#### Exercise instructions:
An exact transcription of the lines below, from the first through the one containing "per aligned word", is the only output wanted.

[[ Records for this exercise, beginning ]]

$ cat config.mk
export PLATFORM = sky130hd
export DESIGN_NAME = spc_port
export DESIGN_NICKNAME = d
export VERILOG_FILES = /design/src/pkg/spc_pkg.sv /design/src/design/spc_port.sv
export SDC_FILE = /design/constraint.sdc
export NUM_CORES = 1
export LEC_CHECK = 0
export ABC_AREA = 1
export BUFFER_PORTS_ARGS = -buffer_cell sky130_fd_sc_hd__buf_4
export CAP_MARGIN = 20
export CORE_ASPECT_RATIO = 1.2
export CORE_MARGIN = 1.5
export CORE_UTILIZATION = 45
export DETAILED_ROUTE_END_ITERATION = 10
export GPL_TIMING_DRIVEN = 0
export PLACE_DENSITY = 0.72
export SETUP_SLACK_MARGIN = 0.3
export SYNTH_ARGS = -nofsm -noshare
export SYNTH_HDL_FRONTEND = slang
export SYNTH_SLANG_ARGS = --single-unit
$ cat constraint.sdc
create_clock -name clk_in -period 2.71 [get_ports clk_in]
set_input_delay 0.4065 -clock clk_in [delete_from_list [all_inputs] [get_ports clk_in]]
set_output_delay 0.4065 -clock clk_in [all_outputs]
set_load 0.02 [all_outputs]
$ cat src/pkg/spc_pkg.sv
// Purpose: constants for the serial peripheral port block
// Assumes: 32-bit classic Wishbone, byte addressed, one register per aligned word
// Notes:   flags in the control register are set by hardware, cleared by writing zero
package spc_pkg;
  localparam int          WB_AW          = 4;
  localparam logic [3:0]  ADDR_CONTROL   = 4'h0;
  localparam logic [3:0]  ADDR_DATA      = 4'h4;
  localparam int          BIT_DONE       = 7;
  localparam int          BIT_WRITE_COLLISION_FLAG       = 6;
  localparam int          BIT_DISABLE    = 5;
  localparam int          BIT_MASTER     = 4;
  localparam int          BIT_CPOL       = 3;
  localparam int          BIT_CPHA       = 2;
  localparam int          BIT_RATE_HI    = 1;
  localparam logic [7:0]  CONTROL_RESET  = 8'h00;
  localparam logic [7:0]  DATA_RESET     = 8'h00;
  localparam logic [7:0]  CONTROL_WMASK  = 8'h3F;
  localparam int          FRAME_BITS     = 8;
  localparam int          HALF_BASE      = 4;
  localparam int          SYNC_DEPTH     = 3;
  localparam int          PIN_COUNT      = 4;
  localparam int          PIN_SCLK       = 0;
  localparam int          PIN_MOSI       = 1;
  localparam int          PIN_MISO       = 2;
  localparam int          PIN_SEL_N      = 3;
  typedef enum logic [0:0] {SPC_IDLE, SPC_SHIFT} spc_state_e;
endpackage

$ cat src/design/spc_port.sv
// Purpose: serial peripheral port, master or slave, with a Wishbone register slave
// Assumes: one clock clk_in, synchronous active-high reset, far end holds data a half period
// Notes:   pins sampled through three flops; a change counts once stages two and three agree
`timescale 1ns/1ps
module spc_port #(
  parameter int HALF_BASE = spc_pkg::HALF_BASE
) (
  input  wire logic        clk_in,
  input  wire logic        rst_in,
  input  wire logic        wb_cyc_in,
  input  wire logic        wb_stb_in,
  input  wire logic        wb_we_in,
  input  wire logic [3:0]  wb_adr_in,
  input  wire logic [3:0]  wb_sel_in,
  input  wire logic [31:0] wb_dat_in,
  output logic      [31:0] wb_dat_out,
  output logic             wb_ack_out,
  input  wire logic        sclk_in,
  output logic             sclk_out,
  output logic             sclk_oe_out,
  input  wire logic        mosi_in,
  output logic             mosi_out,
  output logic             mosi_oe_out,
  input  wire logic        miso_in,
  output logic             miso_out,
  output logic             miso_oe_out,
  input  wire logic        sel_n_in
);
  logic [7:0]  control_r;
  logic [7:0]  data_r;
  logic        ack_r;
  logic [31:0] rdat_r;
  logic        sclk_r;
  logic        sclk_oe_r;
  logic        mosi_oe_r;
  logic        miso_oe_r;
  logic        dout_r;
  logic        rx_latch_r;
  logic        half_r;
  logic [3:0]  bitcnt_r;
  logic [5:0]  div_r;
  logic        done_r;
  spc_pkg::spc_state_e state_r;
  logic [spc_pkg::PIN_COUNT-1:0] pin_raw;
  logic [spc_pkg::PIN_COUNT-1:0] pin_f;

  // half period in clocks for the two-bit rate field
  function automatic logic [5:0] half_of(input logic [1:0] sel);
    half_of = 6'(HALF_BASE << sel);
  endfunction

  // synchronisers: stage one feeds stage two only
  assign pin_raw = {sel_n_in, miso_in, mosi_in, sclk_in};
  genvar g;
  generate
    for (g = 0; g < spc_pkg::PIN_COUNT; g++) begin : g_sync
      logic [spc_pkg::SYNC_DEPTH-1:0] st_r;
      logic                           flt_r;
      always_ff @(posedge clk_in) begin
        // the select pin rests high; resetting its stages low would fake a select right after reset
        if (rst_in) begin
          st_r  <= (g == spc_pkg::PIN_SEL_N) ? '1 : '0;
          flt_r <= (g == spc_pkg::PIN_SEL_N);
        end else begin
          st_r <= {st_r[spc_pkg::SYNC_DEPTH-2:0], pin_raw[g]};
          if (st_r[1] == st_r[2]) begin
            flt_r <= st_r[2];
          end
        end
      end
      // agreeing stages pass straight through, so a four-clock half period still sees the new level
      assign pin_f[g] = (st_r[1] == st_r[2]) ? st_r[2] : flt_r;
    end
  endgenerate

  logic enabled;
  logic master;
  logic cpol;
  logic cpha;
  logic req;
  logic wr_fire;
  logic wr_ctrl;
  logic wr_data;
  logic busy;
  logic slave_sel;
  logic sclk_f_d_r;
  logic lead;
  logic trail;
  logic tick;
  logic din;
  assign enabled   = !control_r[spc_pkg::BIT_DISABLE];
  assign master    = control_r[spc_pkg::BIT_MASTER];
  assign cpol      = control_r[spc_pkg::BIT_CPOL];
  assign cpha      = control_r[spc_pkg::BIT_CPHA];
  assign req       = wb_cyc_in && wb_stb_in;
  assign wr_fire   = req && wb_we_in && ack_r && wb_sel_in[0];
  assign wr_ctrl   = wr_fire && (wb_adr_in == spc_pkg::ADDR_CONTROL);
  assign wr_data   = wr_fire && (wb_adr_in == spc_pkg::ADDR_DATA);
  assign busy      = (state_r == spc_pkg::SPC_SHIFT);
  assign slave_sel = enabled && !master && !pin_f[spc_pkg::PIN_SEL_N];
  assign tick      = busy && master && (div_r == 6'h00);
  // edges: away from the rest level is leading, back to it is trailing
  assign lead  = master ? (tick && !half_r)
                        : (slave_sel && (pin_f[spc_pkg::PIN_SCLK] != sclk_f_d_r)
                           && (pin_f[spc_pkg::PIN_SCLK] != cpol));
  assign trail = master ? (tick && half_r)
                        : (slave_sel && (pin_f[spc_pkg::PIN_SCLK] != sclk_f_d_r)
                           && (pin_f[spc_pkg::PIN_SCLK] == cpol));
  assign din   = master ? pin_f[spc_pkg::PIN_MISO] : pin_f[spc_pkg::PIN_MOSI];

  // wishbone: ack one cycle after request, dropped the cycle after
  always_ff @(posedge clk_in) begin
    if (rst_in) begin
      ack_r  <= 1'b0;
      rdat_r <= '0;
    end else begin
      ack_r <= req && !ack_r;
      unique case (wb_adr_in)
        spc_pkg::ADDR_CONTROL: rdat_r <= {24'h000000, control_r};
        spc_pkg::ADDR_DATA:    rdat_r <= {24'h000000, data_r};
        default:               rdat_r <= 32'h00000000;
      endcase
    end
  end

  // control: flags set by hardware win over a clearing write
  always_ff @(posedge clk_in) begin
    if (rst_in) begin
      control_r <= spc_pkg::CONTROL_RESET;
    end else begin
      if (wr_ctrl) begin
        control_r[5:0] <= wb_dat_in[5:0] & spc_pkg::CONTROL_WMASK[5:0];
      end
      if (done_r) begin
        control_r[spc_pkg::BIT_DONE] <= 1'b1;
      end else if (wr_ctrl && !wb_dat_in[spc_pkg::BIT_DONE]) begin
        control_r[spc_pkg::BIT_DONE] <= 1'b0;
      end
      if (wr_data && busy) begin
        control_r[spc_pkg::BIT_WRITE_COLLISION_FLAG] <= 1'b1;
      end else if (wr_ctrl && !wb_dat_in[spc_pkg::BIT_WRITE_COLLISION_FLAG]) begin
        control_r[spc_pkg::BIT_WRITE_COLLISION_FLAG] <= 1'b0;
      end
    end
  end

  // transfer engine; a write during a transfer is dropped, not merged
  always_ff @(posedge clk_in) begin
    if (rst_in) begin
      state_r    <= spc_pkg::SPC_IDLE;
      data_r     <= spc_pkg::DATA_RESET;
      dout_r     <= 1'b0;
      rx_latch_r <= 1'b0;
      half_r     <= 1'b0;
      bitcnt_r   <= '0;
      div_r      <= '0;
      done_r     <= 1'b0;
      sclk_r     <= 1'b0;
      sclk_f_d_r <= 1'b0;
    end else begin
      done_r     <= 1'b0;
      sclk_f_d_r <= pin_f[spc_pkg::PIN_SCLK];
      if (!enabled || (!master && pin_f[spc_pkg::PIN_SEL_N] && busy)) begin
        state_r <= spc_pkg::SPC_IDLE;
        sclk_r  <= cpol;
      end else if (!busy) begin
        sclk_r   <= cpol;
        half_r   <= 1'b0;
        bitcnt_r <= '0;
        div_r    <= half_of(control_r[spc_pkg::BIT_RATE_HI:0]) - 6'd1;
        if (wr_data) begin
          data_r <= wb_dat_in[7:0];
          dout_r <= wb_dat_in[7];
          if (master) begin
            state_r <= spc_pkg::SPC_SHIFT;
          end
        end else if (slave_sel) begin
          state_r <= spc_pkg::SPC_SHIFT;
          dout_r  <= data_r[7];
        end
      end else begin
        if (master) begin
          if (tick) begin
            div_r  <= half_of(control_r[spc_pkg::BIT_RATE_HI:0]) - 6'd1;
            sclk_r <= !sclk_r;
            half_r <= !half_r;
          end else begin
            div_r <= div_r - 6'd1;
          end
        end
        if (lead) begin
          if (cpha) begin
            dout_r <= data_r[7];
          end else begin
            rx_latch_r <= din;
          end
        end
        if (trail) begin
          data_r   <= {data_r[6:0], cpha ? din : rx_latch_r};
          // leading-edge phase: the far end sampled at the leading edge, so the next bit goes out on the line now
          if (!cpha) begin
            dout_r <= data_r[6];
          end
          bitcnt_r <= bitcnt_r + 4'd1;
          if (bitcnt_r == 4'(spc_pkg::FRAME_BITS - 1)) begin
            state_r <= spc_pkg::SPC_IDLE;
            done_r  <= 1'b1;
          end
        end
      end
    end
  end

  // pin drivers: a slave drives only its data out, and only while selected
  always_ff @(posedge clk_in) begin
    if (rst_in) begin
      sclk_oe_r <= 1'b0;
      mosi_oe_r <= 1'b0;
      miso_oe_r <= 1'b0;
    end else begin
      sclk_oe_r <= enabled && master;
      mosi_oe_r <= enabled && master;
      miso_oe_r <= slave_sel;
    end
  end

  assign wb_ack_out  = ack_r;
  assign wb_dat_out  = rdat_r;
  assign sclk_out    = sclk_r;
  assign sclk_oe_out = sclk_oe_r;
  assign mosi_out    = dout_r;
  assign mosi_oe_out = mosi_oe_r;
  assign miso_out    = dout_r;
  assign miso_oe_out = miso_oe_r;

  done_flag_a: assert property (@(posedge clk_in) disable iff (rst_in)
    done_r |=> control_r[spc_pkg::BIT_DONE])
    else $error("done flag not set after transfer");
  collision_a: assert property (@(posedge clk_in) disable iff (rst_in)
    (wr_data && busy) |=> control_r[spc_pkg::BIT_WRITE_COLLISION_FLAG] && ($stable(data_r) || $past(trail)))
    else $error("collision not flagged or data overwritten");
  disable_idle_a: assert property (@(posedge clk_in) disable iff (rst_in)
    !enabled |=> !busy && !sclk_oe_out && !miso_oe_out)
    else $error("disabled port still active");
  slave_clock_a: assert property (@(posedge clk_in) disable iff (rst_in)
    (!master && $past(!master)) |-> !sclk_oe_out)
    else $error("slave drives serial clock");
  rest_level_a: assert property (@(posedge clk_in) disable iff (rst_in)
    (!busy && $past(!busy) && $stable(cpol)) |-> (sclk_r == cpol))
    else $error("serial clock not at rest level");
  phase_edge_a: assert property (@(posedge clk_in) disable iff (rst_in)
    (bitcnt_r != $past(bitcnt_r) && $past(busy)) |-> $past(trail))
    else $error("bit counted off the trailing edge");
  rate_bound_a: assert property (@(posedge clk_in) disable iff (rst_in)
    (busy && master) |-> (div_r < half_of(control_r[spc_pkg::BIT_RATE_HI:0])))
    else $error("divider beyond selected half period");
  master_start_a: assert property (@(posedge clk_in) disable iff (rst_in)
    (wr_data && !busy && master && enabled) |=> busy && (data_r == $past(wb_dat_in[7:0])))
    else $error("master write did not start exchange");
  done_c: cover property (@(posedge clk_in) disable iff (rst_in) done_r && master);
  slave_done_c: cover property (@(posedge clk_in) disable iff (rst_in) done_r && !master);
  collision_c: cover property (@(posedge clk_in) disable iff (rst_in) wr_data && busy);
endmodule // spc_port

[[ Records for this exercise, end ]]

#### Result:
$ cat config.mk
export PLATFORM = sky130hd
export DESIGN_NAME = spc_port
export DESIGN_NICKNAME = d
export VERILOG_FILES = /design/src/pkg/spc_pkg.sv /design/src/design/spc_port.sv
export SDC_FILE = /design/constraint.sdc
export NUM_CORES = 1
export LEC_CHECK = 0
export ABC_AREA = 1
export BUFFER_PORTS_ARGS = -buffer_cell sky130_fd_sc_hd__buf_4
export CAP_MARGIN = 20
export CORE_ASPECT_RATIO = 1.2
export CORE_MARGIN = 1.5
export CORE_UTILIZATION = 45
export DETAILED_ROUTE_END_ITERATION = 10
export GPL_TIMING_DRIVEN = 0
export PLACE_DENSITY = 0.72
export SETUP_SLACK_MARGIN = 0.3
export SYNTH_ARGS = -nofsm -noshare
export SYNTH_HDL_FRONTEND = slang
export SYNTH_SLANG_ARGS = --single-unit
$ cat constraint.sdc
create_clock -name clk_in -period 2.71 [get_ports clk_in]
set_input_delay 0.4065 -clock clk_in [delete_from_list [all_inputs] [get_ports clk_in]]
set_output_delay 0.4065 -clock clk_in [all_outputs]
set_load 0.02 [all_outputs]
$ cat src/pkg/spc_pkg.sv
// Purpose: constants for the serial peripheral port block
// Assumes: 32-bit classic Wishbone, byte addressed, one register per aligned word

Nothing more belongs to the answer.